PROBLEM DETAILS: What lines below include the string "activity"? Pick them out and copy them.

Saved data entries:
Segment Open

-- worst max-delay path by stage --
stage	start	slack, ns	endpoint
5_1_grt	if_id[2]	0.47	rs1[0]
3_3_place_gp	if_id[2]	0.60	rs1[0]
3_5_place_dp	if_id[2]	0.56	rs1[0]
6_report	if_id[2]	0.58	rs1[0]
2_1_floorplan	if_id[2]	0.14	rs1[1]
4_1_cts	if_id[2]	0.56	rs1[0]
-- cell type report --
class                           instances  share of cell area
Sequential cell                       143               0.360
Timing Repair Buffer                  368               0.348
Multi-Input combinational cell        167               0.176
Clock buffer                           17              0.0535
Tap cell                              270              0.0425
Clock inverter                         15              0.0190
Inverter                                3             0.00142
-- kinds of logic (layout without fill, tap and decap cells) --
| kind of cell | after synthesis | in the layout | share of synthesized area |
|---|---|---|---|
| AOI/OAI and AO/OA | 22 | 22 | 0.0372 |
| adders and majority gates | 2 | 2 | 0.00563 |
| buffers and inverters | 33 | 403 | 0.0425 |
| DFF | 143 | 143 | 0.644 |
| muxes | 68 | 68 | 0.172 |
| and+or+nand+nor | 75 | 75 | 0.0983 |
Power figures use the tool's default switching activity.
===== src/source/ooo_macros.svh =====
`ifndef OOO_MACROS_SVH
`define OOO_MACROS_SVH

// datapath width
`define OOO_XLEN 32

// structure depths
`define OOO_IQ_DEPTH 4
`define OOO_ROB_DEPTH 8
`define OOO_ROB_IX_W 3  // log2 of the ROB depth
`define OOO_RS_DEPTH 2

`endif


===== src/source/ooo_isa_pkg.sv =====
package ooo_isa_pkg;

  // major opcodes of the supported RV32I subset
  typedef enum logic [6:0] {
    OPC_OP    = 7'b0110011,  // register-register
    OPC_OPIMM = 7'b0010011   // register-immediate
  } rv_opcode_e;

  typedef enum logic [1:0] {
    CLASS_NOP,    // unsupported, dropped at the queue head
    CLASS_OP,
    CLASS_OPIMM
  } op_class_e;

  typedef enum logic [3:0] {
    ALU_ADD,
    ALU_SUB,
    ALU_AND,
    ALU_OR,
    ALU_XOR,
    ALU_SLT,  // signed
    ALU_SLL,
    ALU_SRL,
    ALU_MUL   // low word only
  } alu_func_e;

endpackage
[src/source/ooo_macros.svh]
`ifndef OOO_MACROS_SVH
`define OOO_MACROS_SVH

// datapath width
`define OOO_XLEN 32

// structure depths
`define OOO_IQ_DEPTH 4
`define OOO_ROB_DEPTH 8
`define OOO_ROB_IX_W 3  // log2 of the ROB depth
`define OOO_RS_DEPTH 2

`endif

[src/source/register_file.sv]
`timescale 1ns/10ps
`include "ooo_macros.svh"

module register_file (
  input  logic                     clk_100mhz,
  input  logic                     rst_n,
  input  logic [4:0]               rs1,
  input  logic [4:0]               rs2,
  input  logic                     rename,
  input  logic [4:0]               rename_rd,
  input  logic [`OOO_ROB_IX_W-1:0] rename_tag,
  input  logic                     commit_valid,
  input  logic [4:0]               commit_rd,
  input  logic [`OOO_XLEN-1:0]     commit_value,
  input  logic [`OOO_ROB_IX_W-1:0] commit_tag,
  output logic [`OOO_XLEN-1:0]     rs1_value,
  output logic                     rs1_busy,
  output logic [`OOO_ROB_IX_W-1:0] rs1_tag,
  output logic [`OOO_XLEN-1:0]     rs2_value,
  output logic                     rs2_busy,
  output logic [`OOO_ROB_IX_W-1:0] rs2_tag
);

  logic [`OOO_XLEN-1:0]     regs [32];
  logic [`OOO_ROB_IX_W-1:0] tags [32];  // youngest producer of each register
  logic [31:0]              busy;

  // reads see the mapping before this cycle's rename
  assign rs1_value = regs[rs1];
  assign rs1_busy  = busy[rs1];
  assign rs1_tag   = tags[rs1];
  assign rs2_value = regs[rs2];
  assign rs2_busy  = busy[rs2];
  assign rs2_tag   = tags[rs2];

  always_ff @(posedge clk_100mhz) begin
    if (!rst_n) begin
      busy <= '0;
      for (int i = 0; i < 32; i++) regs[i] <= '0;  // architectural state starts at zero
    end else begin
      if (commit_valid && commit_rd != 5'd0) begin
        regs[commit_rd] <= commit_value;
        if (tags[commit_rd] == commit_tag) busy[commit_rd] <= 1'b0;  // older tag leaves it busy
      end
      // a rename in the same cycle overrides the clear
      if (rename && rename_rd != 5'd0) busy[rename_rd] <= 1'b1;
    end
  end

  always_ff @(posedge clk_100mhz) begin
    if (rename && rename_rd != 5'd0) tags[rename_rd] <= rename_tag;
  end

endmodule
`src/source/ooo_macros.svh`:
```
`ifndef OOO_MACROS_SVH
`define OOO_MACROS_SVH

// datapath width
`define OOO_XLEN 32

// structure depths
`define OOO_IQ_DEPTH 4
`define OOO_ROB_DEPTH 8
`define OOO_ROB_IX_W 3  // log2 of the ROB depth
`define OOO_RS_DEPTH 2

`endif

```
`src/source/ooo_core_pkg.sv`:
```
package ooo_core_pkg;

  // reorder buffer entry
  typedef enum logic [1:0] {
    ROB_FREE,
    ROB_PENDING,  // waiting for its result on the bus
    ROB_DONE
  } rob_state_e;

  // reservation station entry
  typedef enum logic [1:0] {
    RS_EMPTY,
    RS_WAITING,  // at least one operand still tagged
    RS_READY
  } rs_state_e;

endpackage

```
`src/source/reorder_buffer.sv`:
```
`timescale 1ns/10ps
`include "ooo_macros.svh"

module reorder_buffer (
  input  logic                     clk_100mhz,
  input  logic                     rst_n,
  input  logic                     alloc,
  input  logic [4:0]               alloc_rd,
  input  logic [`OOO_ROB_IX_W-1:0] lookup1_tag,
  input  logic [`OOO_ROB_IX_W-1:0] lookup2_tag,
  input  logic                     cdb_valid,
  input  logic [`OOO_ROB_IX_W-1:0] cdb_tag,
  input  logic [`OOO_XLEN-1:0]     cdb_value,
  output logic                     rob_ready,
  output logic [`OOO_ROB_IX_W-1:0] alloc_tag,
  output logic                     lookup1_done,
  output logic [`OOO_XLEN-1:0]     lookup1_value,
  output logic                     lookup2_done,
  output logic [`OOO_XLEN-1:0]     lookup2_value,
  output logic                     commit_valid,
  output logic [4:0]               commit_rd,
  output logic [`OOO_XLEN-1:0]     commit_value,
  output logic [`OOO_ROB_IX_W-1:0] commit_tag
);
  import ooo_core_pkg::*;

  localparam logic [`OOO_ROB_IX_W:0] FULL = `OOO_ROB_DEPTH;

  rob_state_e           state   [`OOO_ROB_DEPTH];
  logic [4:0]           rd_q    [`OOO_ROB_DEPTH];
  logic [`OOO_XLEN-1:0] value_q [`OOO_ROB_DEPTH];

  logic [`OOO_ROB_IX_W-1:0] head, tail;
  logic [`OOO_ROB_IX_W:0]   count;

  assign rob_ready = (count != FULL);
  assign alloc_tag = tail;  // the tag is the entry index

  // forwarding of finished but uncommitted results
  assign lookup1_done  = (state[lookup1_tag] == ROB_DONE);
  assign lookup1_value = value_q[lookup1_tag];
  assign lookup2_done  = (state[lookup2_tag] == ROB_DONE);
  assign lookup2_value = value_q[lookup2_tag];

  // retire strictly from the head
  assign commit_valid = (state[head] == ROB_DONE);
  assign commit_rd    = rd_q[head];
  assign commit_value = value_q[head];
  assign commit_tag   = head;

  always_ff @(posedge clk_100mhz) begin
    if (!rst_n) begin
      for (int i = 0; i < `OOO_ROB_DEPTH; i++) state[i] <= ROB_FREE;
      head  <= '0;
      tail  <= '0;
      count <= '0;
    end else begin
      if (alloc) begin
        state[tail] <= ROB_PENDING;
        tail        <= tail + 1'b1;
      end
      if (cdb_valid) state[cdb_tag] <= ROB_DONE;
      if (commit_valid) begin
        state[head] <= ROB_FREE;
        head        <= head + 1'b1;
      end
      if (alloc && !commit_valid) count <= count + 1'b1;
      else if (!alloc && commit_valid) count <= count - 1'b1;
    end
  end

  always_ff @(posedge clk_100mhz) begin
    if (alloc) rd_q[tail] <= alloc_rd;
    if (cdb_valid) value_q[cdb_tag] <= cdb_value;
  end

endmodule

```
`config.mk`:
```
export PLATFORM = sky130hd
export DESIGN_NAME = reorder_buffer
export DESIGN_NICKNAME = d
export VERILOG_FILES = /design/src/source/ooo_core_pkg.sv /design/src/source/reorder_buffer.sv
export VERILOG_INCLUDE_DIRS = /design/src /design/src/source
export SDC_FILE = /design/constraint.sdc
export NUM_CORES = 1
export LEC_CHECK = 0
export BUFFER_PORTS_ARGS = -buffer_cell sky130_fd_sc_hd__buf_2
export CORE_MARGIN = 3
export CORE_UTILIZATION = 60
export DETAILED_ROUTE_END_ITERATION = 6
export PLACE_DENSITY = 0.82
export SYNTH_ARGS = -nofsm -noshare
export SYNTH_HDL_FRONTEND = slang
export SYNTH_SLANG_ARGS = --single-unit
```
`constraint.sdc`:
```
create_clock -name clk_100mhz -period 7.25 [get_ports clk_100mhz]
set_input_delay 1.0875 -clock clk_100mhz [delete_from_list [all_inputs] [get_ports clk_100mhz]]
set_output_delay 1.0875 -clock clk_100mhz [all_outputs]
set_load 0.1 [all_outputs]
```
* Word-level counts from Yosys, hierarchy flattened
Memory sizes are Yosys's and may differ from the RTL's. A register that Yosys moved wholly into a read port is not among the register bits.
Cells that the tools add are included.
** Word-level totals
- Bits in registers :: 10
- Bits in writable memories :: 312
- Bits of input ports :: 50
- Output and inout port bits :: 111
- Word-level logic and storage cells :: 51
- Memories :: 3
** Memories
- value_q :: depth 8, width 32, read ports 3, clocked after memory_dff 1, wr ports 1, RTL line reorder_buffer.sv:31 : logic [`OOO_XLEN-1:0] value_q [`OOO_ROB_DEPTH];
- rd_q :: depth 8, width 5, read ports 1, clocked after memory_dff 1, wr ports 1, RTL line reorder_buffer.sv:30 : logic [4:0] rd_q [`OOO_ROB_DEPTH];
- state :: depth 8, width 2, read ports 3, clocked after memory_dff 1, wr ports 8, RTL line reorder_buffer.sv:29 : rob_state_e state [`OOO_ROB_DEPTH];
** Cells by class
- $add $sub $neg :: 4
- Equal/unequal tests :: 4
- Mux-type cells :: 29
- Reduce and logical (&&, ||, !) cells :: 8
** Operator list (number)
- two-way mux 3 bit :: 9
- two-way mux 1 bit :: 15
- two-way mux 4 bit :: 2
- adder 3 x 1 -> 3 bit, second input constant :: 2
- == test 2 bit, second input constant :: 3
- two-way mux 2 bit :: 3
- OR reduction 2 bit :: 3
- adder 4 x 1 -> 4 bit, second input constant :: 1
- inequality test 4 bit, second input constant :: 1
- subtractor 4 x 1 -> 4 bit, second input constant :: 1
- logical AND 1 bit :: 2
- logical NOT 1 bit :: 2
- nonzero test 2 bit :: 1

* Depth between registers and ports, before layout
- Depth in word-level cells :: 6
- Depth in mapped cells :: 12
- Depth with buffers taken out :: 11

* Worst setup path after synthesis
Ideal clock, no wire load.
- Path type :: input -> output
- From :: in lookup2_tag[1]
- To :: out lookup2_done
- Arrival :: 4.074 ns
- Required time :: 6.162 ns
- Slack :: 2.088 ns
- Cell stages on the path :: 4
- Buffers on the path :: 2
- Path through :: buf_2 buf_1 mux4_2 o21ai_0
** On the way
- Word-level cells in the longest chain between the ends :: 2
** Ends and longest elaborated chain
- start, declared :: RTL line reorder_buffer.sv:10 : input logic [`OOO_ROB_IX_W-1:0] lookup2_tag,
- memory (8 x 2 bit)
- == test 2 bit :: RTL line reorder_buffer.sv:42 : assign lookup2_done = (state[lookup2_tag] == ROB_DONE);
- end, declared :: RTL line reorder_buffer.sv:18 : output logic lookup2_done,
No other way between the ends.

* Final worst setup path
Ends and elaborated chain as after synthesis.

==> flow_metrics.py <==
metrics = {
    "timing": {
        "fin_crit_ps": 4717,
        "slew_viol_final": 0,
        "slew_headroom_pct": 26.35,
        "hold_viol_final": 0,
        "fmax_mhz": 212.0,
        "tightestPinTransition_ps": 1096,
        "fin_crit_sh_pct": 65.07,
        "skew_ps": 20.03,
        "tns_ps": 0,
        "setup_violations": 0,
        "rsz0062_at_grt": "no",
    },
    "clock_tree": {
        "clock-sinks": 325,
        "cts_tree": "done",
        "cts_resized": 0,
        "clk_pin_slew_ps": 60,
        "cts.path.max_buffers": 3,
        "htreeDepth": 2,
        "postCtsHoldBufs": 0,
        "numCtsBuffers": 35,
        "clock_latency_ps": 500,
        "cts_setup_buffers": 0,
        "cts-root-buf": "clkbuf_16",
    },
    "critical_path": {
        "cp-end-kind": "output pin",
        "cpMostUsedCell": "buf_2",
        "cpMaxStageDelayCell": "buf_4",
        "start_kind": "input pin",
        "worst_ep_required_time_ps": 6160,
        "crit_chain": "buf_2 > buf_4 > mux4_2 > o21ai_0 > buf_2",
        "cp_top_family": "buffers and inverters",
        "cp_max_fo": 42,
        "cp_slowest_stage_delay_ps": 660,
        "crit_arrival_ps": 3630,
        "crit_buf_inv": 3,
        "crit_type": "in2out",
    },
    "floorplan": {
        "initial_utilization_pct": 61.85,
        "chipWidth_um": 171.1,
        "die_area_um2": 29260,
        "die_y_um": 171.1,
        "placementRows": 59,
        "ios": 161,
        "fp.coreArea_um2": 26430,
    },
    "drt": {
        "routed_wl_mm": 37.22,
        "drt_iter0_drc": 905,
        "num_vias": 9248,
        "drc": 0,
        "ant_nets": 0,
        "drt_pass1_iterations": 5,
        "routedWlPerCell_um": 27.69,
        "vias_per_cell": 6.881,
    },
    "global_routing": {
        "gr-total-overflow": 0,
        "antenna_found_initial": 3,
        "grt_pass1_vias": 9650,
        "grt_usage_pct": 26.04,
        "grt_max_degree": 48,
        "grt_pass1_wl_mm": 56.79,
    },
    "power_and_ir_drop": {
        "power.internal_mw": 3.357,
        "power_leakage_nw": 6.093,
        "power_switching_mw": 1.293,
        "p_total_mw": 4.650,
        "p_seq_share_pct": 46.3,
        "netSwitchingFraction_pct": 27.80,
        "p_clk_share_pct": 36.5,
        "p_per_area_nw_per_um2": 249.6,
        "ir_drop_mv": 0.1624,
        "combPwrFrac_pct": 17.3,
    },
    "logic_synthesis": {
        "avgSynthCellArea_um2": 19.77,
        "yosysTopAreaCell": "edfxtp_1",
        "yosysUniqueCellTypes": 31,
        "synth-seq-area-share_pct": 57.93,
        "yosysWarningCount": 0,
        "syn_inst": 827,
        "synthArstFlopShare_pct": 0,
        "yosysMostFrequentCell": "edfxtp_1",
        "yosys-top-cells-count": "edfxtp_1 (296), mux4_2 (208), mux2_2 (101)",
        "synth_area_leaders": "edfxtp_1 (54%), mux4_2 (29%), mux2_2 (7.0%)",
        "synth_top_area_share_pct": 54.38,
        "syn-num-nets": 883,
        "synth-seq-cells": 325,
        "synth.cell_area_um2": 16350,
        "synth_edf_count": 296,
        "yosys_most_used_dff": "edfxtp_1",
    },
    "final_layout": {
        "nNetsFinal": 1039,
        "syn_to_final_growth_pct": 13.95,
        "fillers": 1612,
        "fin_util_pct": 70.48,
        "drive_gt1_share_pct": 54.46,
    },
    "placed_design": {
        "gp_congestion": 0.8182,
        "dpl.hpwl_mm": 21.86,
        "port_buffers": 160,
    },
    "flow_run": {
        "max_cap_viol_count": 0,
    },
    "outcome": {
        "status": "finished clean",
    },
    "min_path": {
        "min_path_type": "reg2reg",
    },
}
flip-flops by register name, indices dropped and copies added (netlist names), named ones only:
signal      count
commit_tag      3
count           4
value_q       256
alloc_tag       3
state          16
rd_q           40
worst min-delay path, delay by kind of cell (launching register included):
kind	cells	cell delay (ps)
compound gates	1	60
simple gates	1	90
flops	1	320
metrics by stage:
stage / cell area [um^2] / cells / setup WS (ps) / hold slack, ps
3_3_place_gp: 17510 / 1281 / 2565 / 460.7
4_1_cts: 18620 / 1343 / 2551 / 499.8
3_5_place_dp: 17510 / 1281 / 2554 / 486.7
6_report: 18630 / 1344 / 2533 / 502.6
2_1_floorplan: 16350 / 827 / 2088 / 448.5
5_1_grt: 18630 / 1344 / 2413 / 521.7
kinds of logic after synthesis:
logic type	Yosys count	share of synthesized area (%)
flops	325	57.93
buf+inv	72	1.891
xor+xnor	5	0.2679
compound gates	25	1.026
fa+ha+maj	6	0.5052
simple gates	82	2.503
mux	312	35.88
power by group through the flow:
| stage | Combinational, mW | Clock, mW | Sequential, mW |
|---|---|---|---|
| after floorplan | 0.655 | 0 | 2.18 |
| after global placement | 0.796 | 0 | 2.18 |
| after detailed placement | 0.804 | 0 | 2.19 |
| after CTS | 0.807 | 1.72 | 2.15 |
| after global routing | 0.834 | 1.81 | 2.16 |
| final | 0.802 | 1.70 | 2.15 |
final timing paths:
check | cells past startpoint | start | end | slack, ps
worst max-delay path | 5 | lookup2_tag[1] | lookup2_done | 2530
worst min-delay path | 2 | state[3][1]$_SDFFE_PP0P_ | state[3][1]$_SDFFE_PP0P_ | 500
worst max register to register | 10 | register | count[3]$_SDFFE_PN0P_ | 3560
worst min register to register | 2 | state[3][1]$_SDFFE_PP0P_ | state[3][1]$_SDFFE_PP0P_ | 500
metal layers:
metal | up-vias | part of all wire, % | track usage (%)
li1 | 3862 | - | -
met1 | 4836 | 38 | 35.90
met2 | 483 | 52 | 44.46
met3 | 63 | 7.9 | 3.997
met4 | 4 | 1.9 | 6.928
met5 | - | 0.056 | 0
cell usage in the layout (no fill, tap or decap), types with 2 or more instances in the layout:
master      Yosys  layout
nand2b_1       11      11
a21oi_1         7       7
inv_1          12      12
nor2_4          0       6
o21ai_0         6       6
xnor2_1         5       5
mux2_2        101     101
clkinv_1        0       9
clkbuf_16       0      37
clkinvlp_4      0       3
bufinv_16       0       2
dfxtp_4         0       2
and2_1          5       5
dfxtp_1        29      26
mux4_2        208     208
o41ai_1         8       8
nor3_1         13      11
edfxtp_1      296     296
buf_2          24     158
nand2_1         9       9
mux2i_1         2       2
nor2b_1        12      12
clkinv_2        0       2
nor2_1         28      22
nor3_2          0       2
a21boi_0        2       2
clkbuf_1       29       6
ha_1            5       5
buf_4           0      21
clkbuf_8        0       2
cell type report:
| cell class | instances | area, um^2 | area share (%) |
|---|---|---|---|
| Sequential cell | 325 | 9478 | 50.88 |
| Multi-Input combinational cell | 430 | 6623 | 35.55 |
| Clock buffer | 45 | 975.9 | 5.239 |
| Timing Repair Buffer | 179 | 948.4 | 5.092 |
| Tap cell | 335 | 419.2 | 2.250 |
| Clock inverter | 17 | 135.1 | 0.7255 |
| Inverter | 12 | 45.04 | 0.2418 |
| Antenna cell | 1 | 2.502 | 0.01343 |
No activity file was read; power rests on OpenSTA's default activity.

Segment Closed

EXPECTED OUTPUT:
Power figures use the tool's default switching activity.
No activity file was read; power rests on OpenSTA's default activity.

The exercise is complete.